• EXERCISE AIM:
Return the lines below exactly, from the first one through the line that has "worst max register". Leave out everything after it.
Segment Start: MATERIAL PROVIDED
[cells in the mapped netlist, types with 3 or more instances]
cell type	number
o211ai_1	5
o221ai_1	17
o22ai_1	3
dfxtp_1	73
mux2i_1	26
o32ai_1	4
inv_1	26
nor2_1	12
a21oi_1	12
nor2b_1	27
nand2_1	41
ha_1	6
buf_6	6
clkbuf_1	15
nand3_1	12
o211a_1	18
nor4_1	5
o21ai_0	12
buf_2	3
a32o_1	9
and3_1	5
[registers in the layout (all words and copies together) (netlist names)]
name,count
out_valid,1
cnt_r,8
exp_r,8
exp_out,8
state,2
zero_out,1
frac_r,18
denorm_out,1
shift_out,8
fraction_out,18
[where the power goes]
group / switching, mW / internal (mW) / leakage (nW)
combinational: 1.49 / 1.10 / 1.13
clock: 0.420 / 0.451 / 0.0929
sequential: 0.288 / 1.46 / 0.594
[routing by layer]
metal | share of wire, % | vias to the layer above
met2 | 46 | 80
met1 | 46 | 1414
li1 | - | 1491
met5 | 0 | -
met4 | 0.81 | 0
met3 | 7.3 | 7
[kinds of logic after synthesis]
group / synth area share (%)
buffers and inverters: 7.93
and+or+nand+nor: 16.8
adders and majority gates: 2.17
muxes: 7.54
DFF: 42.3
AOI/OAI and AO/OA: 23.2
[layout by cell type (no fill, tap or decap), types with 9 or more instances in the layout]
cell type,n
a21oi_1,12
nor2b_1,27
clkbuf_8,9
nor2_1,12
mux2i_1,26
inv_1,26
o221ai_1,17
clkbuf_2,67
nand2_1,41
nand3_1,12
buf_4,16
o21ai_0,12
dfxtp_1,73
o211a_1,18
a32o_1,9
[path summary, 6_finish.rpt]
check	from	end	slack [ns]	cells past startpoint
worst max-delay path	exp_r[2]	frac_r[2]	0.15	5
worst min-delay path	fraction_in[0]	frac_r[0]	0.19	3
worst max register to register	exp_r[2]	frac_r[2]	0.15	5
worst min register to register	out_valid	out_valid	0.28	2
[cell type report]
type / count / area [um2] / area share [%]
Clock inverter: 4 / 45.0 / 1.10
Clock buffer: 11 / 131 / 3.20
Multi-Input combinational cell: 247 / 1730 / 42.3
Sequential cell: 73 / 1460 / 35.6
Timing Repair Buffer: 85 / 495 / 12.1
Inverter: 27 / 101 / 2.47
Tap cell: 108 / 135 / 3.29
Segment End: MATERIAL PROVIDED
• OUTPUT:
[cells in the mapped netlist, types with 3 or more instances]
cell type	number
o211ai_1	5
o221ai_1	17
o22ai_1	3
dfxtp_1	73
mux2i_1	26
o32ai_1	4
inv_1	26
nor2_1	12
a21oi_1	12
nor2b_1	27
nand2_1	41
ha_1	6
buf_6	6
clkbuf_1	15
nand3_1	12
o211a_1	18
nor4_1	5
o21ai_0	12
buf_2	3
a32o_1	9
and3_1	5
[registers in the layout (all words and copies together) (netlist names)]
name,count
out_valid,1
cnt_r,8
exp_r,8
exp_out,8
state,2
zero_out,1
frac_r,18
denorm_out,1
shift_out,8
fraction_out,18
[where the power goes]
group / switching, mW / internal (mW) / leakage (nW)
combinational: 1.49 / 1.10 / 1.13
clock: 0.420 / 0.451 / 0.0929
sequential: 0.288 / 1.46 / 0.594
[routing by layer]
metal | share of wire, % | vias to the layer above
met2 | 46 | 80
met1 | 46 | 1414
li1 | - | 1491
met5 | 0 | -
met4 | 0.81 | 0
met3 | 7.3 | 7
[kinds of logic after synthesis]
group / synth area share (%)
buffers and inverters: 7.93
and+or+nand+nor: 16.8
adders and majority gates: 2.17
muxes: 7.54
DFF: 42.3
AOI/OAI and AO/OA: 23.2
[layout by cell type (no fill, tap or decap), types with 9 or more instances in the layout]
cell type,n
a21oi_1,12
nor2b_1,27
clkbuf_8,9
nor2_1,12
mux2i_1,26
inv_1,26
o221ai_1,17
clkbuf_2,67
nand2_1,41
nand3_1,12
buf_4,16
o21ai_0,12
dfxtp_1,73
o211a_1,18
a32o_1,9
[path summary, 6_finish.rpt]
check	from	end	slack [ns]	cells past startpoint
worst max-delay path	exp_r[2]	frac_r[2]	0.15	5
worst min-delay path	fraction_in[0]	frac_r[0]	0.19	3
worst max register to register	exp_r[2]	frac_r[2]	0.15	5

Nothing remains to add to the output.